Zehn Kinder und Jugendliche im Alter von sechs bis 17 Jahren leben in der "Distel Lurup", wie die vom Kinderheim Erwin Steffen betriebene Wohngruppe heißt. Der Träger hat seinen Sitz in Dänischenhagen, einer kleinen Gemeinde nahe Kiel, unterhält insgesamt sieben ähnliche Angebote im Norden. Anica lebt seit mehreren Jahren in Lurup, ihre Mutter wohnt in Harburg. Es gibt schwere Differenzen in der Familie. Das Leben der 16-Jährigen scheint vor ihrem Verschwinden dennoch weitgehend normal: Sie besucht eine Stadtteilschule im nahen Altona, das Verhältnis zu ihren Betreuern ist gut, und sie hat einen Freund.
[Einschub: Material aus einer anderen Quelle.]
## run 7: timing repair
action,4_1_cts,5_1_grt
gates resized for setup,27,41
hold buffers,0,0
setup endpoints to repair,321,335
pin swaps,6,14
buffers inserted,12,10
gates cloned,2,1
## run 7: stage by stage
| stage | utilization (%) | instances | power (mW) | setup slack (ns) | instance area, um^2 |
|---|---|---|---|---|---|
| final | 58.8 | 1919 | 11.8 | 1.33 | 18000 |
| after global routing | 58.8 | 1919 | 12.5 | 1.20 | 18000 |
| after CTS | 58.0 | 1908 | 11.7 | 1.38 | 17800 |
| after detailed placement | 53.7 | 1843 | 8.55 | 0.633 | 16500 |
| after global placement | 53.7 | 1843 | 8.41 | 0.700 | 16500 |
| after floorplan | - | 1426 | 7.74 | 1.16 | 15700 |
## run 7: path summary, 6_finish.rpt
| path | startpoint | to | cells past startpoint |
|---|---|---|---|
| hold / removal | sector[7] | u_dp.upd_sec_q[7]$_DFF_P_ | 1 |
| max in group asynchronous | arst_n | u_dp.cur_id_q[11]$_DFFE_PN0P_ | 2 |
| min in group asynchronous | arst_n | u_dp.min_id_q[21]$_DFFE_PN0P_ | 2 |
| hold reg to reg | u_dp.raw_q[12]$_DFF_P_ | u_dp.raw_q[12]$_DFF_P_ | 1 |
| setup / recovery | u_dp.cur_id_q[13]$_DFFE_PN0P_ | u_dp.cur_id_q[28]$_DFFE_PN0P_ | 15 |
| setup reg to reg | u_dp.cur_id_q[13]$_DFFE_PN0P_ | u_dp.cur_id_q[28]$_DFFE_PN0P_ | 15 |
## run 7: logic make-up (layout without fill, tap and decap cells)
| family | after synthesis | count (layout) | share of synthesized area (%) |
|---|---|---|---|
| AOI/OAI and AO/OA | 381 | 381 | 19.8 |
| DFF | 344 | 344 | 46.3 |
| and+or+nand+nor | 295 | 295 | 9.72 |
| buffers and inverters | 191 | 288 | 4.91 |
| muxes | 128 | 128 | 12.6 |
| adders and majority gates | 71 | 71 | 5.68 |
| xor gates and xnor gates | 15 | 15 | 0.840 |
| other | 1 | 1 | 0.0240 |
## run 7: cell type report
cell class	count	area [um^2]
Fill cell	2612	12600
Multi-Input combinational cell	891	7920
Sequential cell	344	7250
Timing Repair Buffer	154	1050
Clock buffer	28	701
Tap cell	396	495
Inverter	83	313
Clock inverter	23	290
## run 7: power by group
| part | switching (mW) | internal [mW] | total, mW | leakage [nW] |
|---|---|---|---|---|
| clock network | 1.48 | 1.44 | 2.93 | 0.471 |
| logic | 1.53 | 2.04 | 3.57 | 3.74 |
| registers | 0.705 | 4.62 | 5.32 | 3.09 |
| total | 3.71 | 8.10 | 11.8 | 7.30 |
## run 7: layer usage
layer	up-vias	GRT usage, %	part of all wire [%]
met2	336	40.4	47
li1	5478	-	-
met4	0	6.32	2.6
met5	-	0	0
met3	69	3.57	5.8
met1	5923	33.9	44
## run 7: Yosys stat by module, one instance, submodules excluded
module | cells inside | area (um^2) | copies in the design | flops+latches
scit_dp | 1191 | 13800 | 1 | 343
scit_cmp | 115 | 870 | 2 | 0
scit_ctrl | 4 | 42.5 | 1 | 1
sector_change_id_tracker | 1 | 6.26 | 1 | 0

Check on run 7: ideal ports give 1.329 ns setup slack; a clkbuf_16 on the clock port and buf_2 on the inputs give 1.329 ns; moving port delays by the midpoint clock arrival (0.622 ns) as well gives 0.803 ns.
From an optimization exercise on the open Yosys and OpenROAD flow, aimed at small area, a short achievable clock period and few clock cycles per item; shortcuts taken in it are not production practice.
Where RTL was checked, it was by simulation tests only, not by an equivalence proof against the original.
No activity file was given, so power comes from the tool's default toggle rates.

06-02:
## polygon_convexity_check
module polygon_convexity_check #(
  parameter int COORD_WIDTH = 16
) (
  input  logic                          clk,
  input  logic                          rst,
  input  logic                          vertex_valid,
  output logic                          vertex_ready,
  input  logic signed [COORD_WIDTH-1:0] vertex_x,
  input  logic signed [COORD_WIDTH-1:0] vertex_y,
  input  logic                          last_vertex,
  output logic                          result_valid,
  input  logic                          result_ready,
  output logic                          is_convex,
  output logic                          too_few
);
Settings: LEC_CHECK=0, ABC_AREA=1, CAP_MARGIN=20, CORE_MARGIN=2, CORE_UTILIZATION=40, PLACE_DENSITY=0.6, SETUP_SLACK_MARGIN=4.6, SLEW_MARGIN=20; clock period 7.5 ns.
standard.sh (not shown) runs the stock make flow with config.mk's settings and CLKGATE_MAP_FILE= SYNTH_SCRIPT=/design/flow/synth_recipe.tcl, a recipe that flattens the netlist after the stock synthesis.
==> flow/flow/run.sh <==
#!/bin/bash
# Layout flow: the standard flow (standard.sh) unchanged except for one step in
# synthesis. Before Yosys's fine-grained synthesis runs ABC, the adder trees of the RTL
# (plain XOR / majority gates) are mapped to full- and half-adder cells, so ABC cannot
# restructure them first; extracting them afterwards leaves inverters between the adder
# cells. Everything else, including the registers, is the standard synthesis.
set -euo pipefail
HERE=$(pwd)
FL=$HERE/flow

# synthesis script: ORFS's synth.tcl with the early adder extraction inserted
python3 - "$FLOW_HOME/scripts/synth.tcl" "$HERE/synth_fa.tcl" <<'PYEOF'
import sys
src = open(sys.argv[1]).read()
anchor = """if {
  [env_var_exists_and_non_empty SYNTH_WRAPPED_OPERATORS] ||
  [env_var_exists_and_non_empty SWAP_ARITH_OPERATORS]
} {
  source $::env(SCRIPTS_DIR)/synth_wrap_operators.tcl
} else {"""
early = """# early full-adder extraction (this flow's only change to synthesis)
opt -fast -full
memory_map
opt -full
techmap -map +/techmap.v -map $::env(FLOW_HOME)/platforms/common/lcu_kogge_stone.v
opt -fast
extract_fa {*}[dont_use_extract_fa_args]
techmap -map $::env(ADDER_MAP_FILE)
opt -fast

"""
assert src.count(anchor) == 1, "synth.tcl anchor not found"
open(sys.argv[2], "w").write(src.replace(anchor, early + anchor))
PYEOF
# The standard flow's synthesis wrapper, sourcing the script above instead of synth.tcl
sed "s|\$::env(SCRIPTS_DIR)/synth.tcl|$HERE/synth_fa.tcl|" synth_recipe.tcl > synth_recipe_fa.tcl
grep -q "synth_fa.tcl" synth_recipe_fa.tcl
# standard.sh with that synthesis wrapper, for the synth target only
sed "s|SYNTH_SCRIPT=[^ ]*|SYNTH_SCRIPT=$HERE/synth_recipe_fa.tcl|" standard.sh > standard_fa.sh
grep -q "synth_recipe_fa.tcl" standard_fa.sh

bash standard_fa.sh synth > synth.log 2>&1
bash standard.sh finish > finish.log 2>&1
Per the final summary, 06-02 finished and its layout is clean on timing, DRC and antenna.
Doch der Mann ist 14 Jahre älter, bereits 30 Jahre alt. Wann sie ihn kennengelernt hat, ist nicht klar. Das Verhältnis ist enger, als es die Betreuer erlauben können. Immer wieder spricht die junge Frau von Hochzeit, auch ihr Freund soll ähnliche Andeutungen gemacht haben. Mehrfach rücken Betreuer bei der weit verzweigten Familie des Mannes in Osdorf an, um Anica zurück in die Wohngruppe zu holen, wenn sie die Nacht bei ihm verbringen will.

Außerdem soll es bereits zu Handgreiflichkeiten in der Beziehung gekommen sein, ihr Freund soll Anica geschlagen haben. Nach ihrem Verschwinden zeigt sich der Mann äußerst unwillig, mit der Polizei zusammenzuarbeiten. Informationen gibt er nur bruchstückhaft heraus. "Es war kaum etwas aus ihm herauszubekommen", sagt Levgrün. Auf Anicas Spur führt er die Ermittler nicht.

Ihre Betreuer in der Wohngruppe hoffen auf ein neues Lebenszeichen der 16-Jährigen. "Wir möchten, dass sich Anica bei uns meldet. Wir sind nicht im Streit oder im Bösen auseinandergegangen", sagt Toni Dix, Chef der Kinderheim-Gesellschaft. "Sie ist jederzeit herzlich willkommen, kann jederzeit zu uns zurückkommen."

Nach Angaben des Hamburger Vereins Initiative Vermisste Kinder, der unter anderem auf Facebook Suchaufrufe nach Anica gestartet hat, gehen bundesweit jedes Jahr mehr als 100.000 Vermisstenanzeigen bei der Polizei ein, die allein Kinder und Jugendliche betreffen. Die meisten Fälle werden schnell aufgeklärt. Allerdings bleibe eine erhebliche Zahl von offenen Fällen: Im Jahr 2012 war das Schicksal von 1946 vermissten Minderjährigen ungeklärt.

Anica El Nagi ist 1,65 Meter groß und schlank. Sie hat dunkle Haare und trug am Abend ihres Verschwindens eine dunkle Jacke, blaue Jeans und dunkle Stiefel ("Ugg-Boots). Sie hatte eine ovale Handtasche mit Leopardenmuster bei sich. Die Polizei bittet um Hinweise unter Telefon 428 65 26 01.